Più comprensibile la salus in un periodo flagellato dalla peste o Giove conservatore o, ancora, il Sole, entità superiori, sicure ed invincibili.

Un elemento nazionalistico affiora ancora con il ricordo della flotta britannica, emesso da Allecto nel suo ultimo anno con il ricordo dolce della Laetitia.


In tanto scompiglio, un energico ufficiale dalmata, vendicatore di Numeriano, di cui aveva pubblicamente ucciso l'assassino con un colpo di spada, era esattamente quel che ci voleva per restituire dignità e compattezza allo Stato. Determinato e capace, non gli fu difficile ottenere il generale consenso con ordine e disciplina: Diocleziano.

Diocleziano

Massimiano

 

Diocleziano si associò nelle responsabilità il pannone M. Valerio Massimiano, dividendo le competenze tra oriente e occidente; qualche anno più tardi, nel 293, Massimiano fu affiancato da Costanzo Cloro come Cesare, mentre Diocleziano scelse Galerio come proprio.

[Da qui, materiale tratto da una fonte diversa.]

[config.mk]
export PLATFORM = sky130hd
export DESIGN_NAME = counter_4bit4
export DESIGN_NICKNAME = counter_4bit4
export VERILOG_FILES = /design/flow/design.v
export SDC_FILE = /design/flow/constraint.sdc
export NUM_CORES = 4
export LEC_CHECK = 1
export CORE_AREA = 10 10 70 70
export DIE_AREA = 0 0 80 80
[constraint.sdc]
current_design counter_4bit4

set clk_period 1.4
set clk_io_pct 0.2

create_clock -name clk0 -period $clk_period [get_ports {clk}]

set non_clock_inputs [all_inputs -no_clocks]
set_input_delay [expr $clk_period * $clk_io_pct] -clock clk0 $non_clock_inputs
set_output_delay [expr $clk_period * $clk_io_pct] -clock clk0 [all_outputs]
[design.v]
`timescale 1ns / 1ps
module counter_4bit4 (
     input logic clk,
    input logic reset_n,
    input logic load,
    input logic [3:0] load_data,
    output logic [3:0] count
);
    logic [3:0] next_count;  
    assign next_count = load ? (load_data) : (count + 1);  
    always @(posedge clk or negedge reset_n) begin
        if (!reset_n)       
            count <= 0;  
        else 
            count <= next_count;
    end
endmodule
[run.sh]
#!/bin/bash
# OpenROAD 26Q1-2900-gdf79404cd8, Yosys 0.63+post, stock flow scripts
make -C /OpenROAD-flow-scripts/flow DESIGN_CONFIG=/design/flow/config.mk WORK_HOME=/design/flow/orfs finish
==> notes.md <==
## Floorplan
• **core footprint** 3420 µm²
• **number of rows in the core area** 21
• **initial core utilization** 5.05%
• **count of boundary I/O pins** 11
• **chip height** 80 µm
• **horizontal die dimension** 80 µm
• **chip area** 6400 µm²

## CTS
• **largest buffer count on any clock path** 2
• **Insertion Delay late pin** 240 ps
• **CTS root buf** clkbuf_4
• **number of buffers created by CTS** 3
• **H-tree Lvls** 1
• **number of clock sinks** 4
• **post-cts hold buffer count** 0
• **TritonCTS clock tree** yes
• **clock input transition at the sequential cells of the worst setup and hold paths** 40 ps

## Timing
• **worst slew margin relative to its limit** 87.6%
• **number of slew-limit violations in the final report** 0
• **Tightest Pin Transition** 185 ps
• **worst setup margin** 55.3 ps
• **share of the clock period used by the worst path after layout** 96.1%
• **Fmax** 744 MHz
• **RSZ-0062 raised after global routing** no
• **final hold violation count** 0
• **Period minus WS final** 1340 ps
• **total negative slack for setup checks** 0 ps
• **Worst Skew** 1.21 ps
• **number of endpoints failing setup at the final stage** 0

## GRT
• **initial antenna violation count** 0
• **maximum number of pins on one net before global-route repair** 7
• **combined global-route utilization of all metal layers** 2.14%
• **leftover overflow at the end of global routing** 0
• **via count of the first global-routing pass** 177
• **wire length of the first global-routing pass** 966 µm

## Setup path
• **series of cell instances along the critical path** clkdlybuf4s50_1
• **worst-path fanout max** 2
• **critical setup path kind** flop to output port
• **crit-path leading delay family** buffers and inverters
• **critical path buffer and inverter count** 1
• **launching element type of the critical path** flop
• **end of the worst register-to-register path** count[1]
• **type of destination of the critical path** output port
• **flop-to-flop setup slack** 240 ps
• **Critical Path AT** 1060 ps
• **Crit path largest cell delay** 490 ps
• **data required time at the worst endpoint** 1120 ps
• **crit path max-delay cell type** clkdlybuf4s50_1
• **R2R depth** 3
• **Reg-to-Reg Start** count[0]

## Synthesis
• **number of standard cells reported by yosys** 15
• **count of flip-flops with a built-in enable after synthesis** 0
• **post-synth top area cell** dfrtp_1
• **area figure in the yosys stat output** 173 µm²
• **number of instances in the synthesized netlist** 15
• **area of the mapped netlist** 173 µm²
• **Netlist cell types** 9
• **mean instance size in the synthesized netlist** 11.5 µm²
• **fraction of synthesis flops using an asynchronous set or reset pin** 100%
• **cell types with the largest area share after synthesis** dfrtp_1 (58%), ha_1 (7.2%), mux2_2 (6.5%), nand2_1 (6.5%), o21ai_0 (5.8%)
• **total of warnings raised by yosys** 1
• **dominant register cell** dfrtp_1
• **share of the synthesized area in the top cell type** 58.0%
• **Synth top cell by count** dfrtp_1
• **sequential cell area fraction in the yosys report** 58.0%
• **synthesized flop and latch total** 4
• **top cells by count** dfrtp_1 (4), nand2_1 (3), o21ai_0 (2)

## Place
• **Setup Slack @ Placement** 178 ps
• **Placed Instances** 72
• **standard cell area after detailed placement** 338 µm²
• **IO Port Bufs** 10
• **routability-driven placement congestion ratio** 0.699
• **Detailed Place HPWL** 511 µm

## Drt
• **Detail Route Antenna Nets** 0
• **Antenna diodes** 0
• **routed length on met3** 105 µm
• **DRC viols** 0
• **highest signal layer in the routed design** met3
• **sum of routed wire length over all layers** 635 µm
• **length of the first detailed-routing pass in iterations** 2
• **amount of wire on met2 after detailed routing** 117 µm
• **per-cell routed wire length** 8.14 µm
• **average vias per placed instance** 2.14
• **met1 wire length** 411 µm
• **via count** 167
• **count of routing violations after the opening detailed-route iteration** 1

## Run
• **count of tool warnings** 25
• **total of max-cap violations** 0

## Power
• **cell area power density** 1040 nW/µm²
• **switching share of power** 23.7%
• **Final Total Pwr** 402 µW
• **Net Switching** 95.3 µW
• **logic gate share of total power** 27.3%
• **share of power burned in registers** 35.8%
• **part of the power in the clock network** 36.8%
• **peak supply drop** 0.467 mV
• **internal power** 307 µW
• **leakage power figure** 0.000168 µW

## Hold path
• **worst hold path type** primary input to asynchronous set/reset pin

## Status
• **status** completed

## Finish
• **filler cell count in the final layout** 398
• **share of layout cells above drive strength 1** 25.0%
• **final cell area excluding filler cells** 388 µm²
• **number of standard cells in the final layout excluding fillers** 78
• **top register by number of flip-flops** count
• **largest registers** count x4
• **number of flip-flops under the largest register name** 4
• **area growth from synthesis to layout** 125%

Costanzo, Aureo 305-6 Treviri

Costanzo

Galerio, aureo 307-8 Nicomedia

Galerio

 

In seguito alll’abdicazione di Diocleziano e Massimiano nel 305, divennero dunque augusti Costanzo e Galerio; al loro posto come nuovi Cesari furono designati Severo II e Massimino II. Ma Costanzo morì presto (luglio 306), dopo aver svolto un’azione pacificatrice fra i tetrarchi, come ci testimonia il tipo della Concordia, che ricorre sul R/, alternato con quello di Ercole salvatore (conservatore), consueto nella tradizione romana, sugli aurei della zecca di Treviri.

Costanzo aveva da poco richiamato a sé il figlio Costantino, inviato presso Galerio; alla sua morte l’esercito lo proclamò subito imperatore.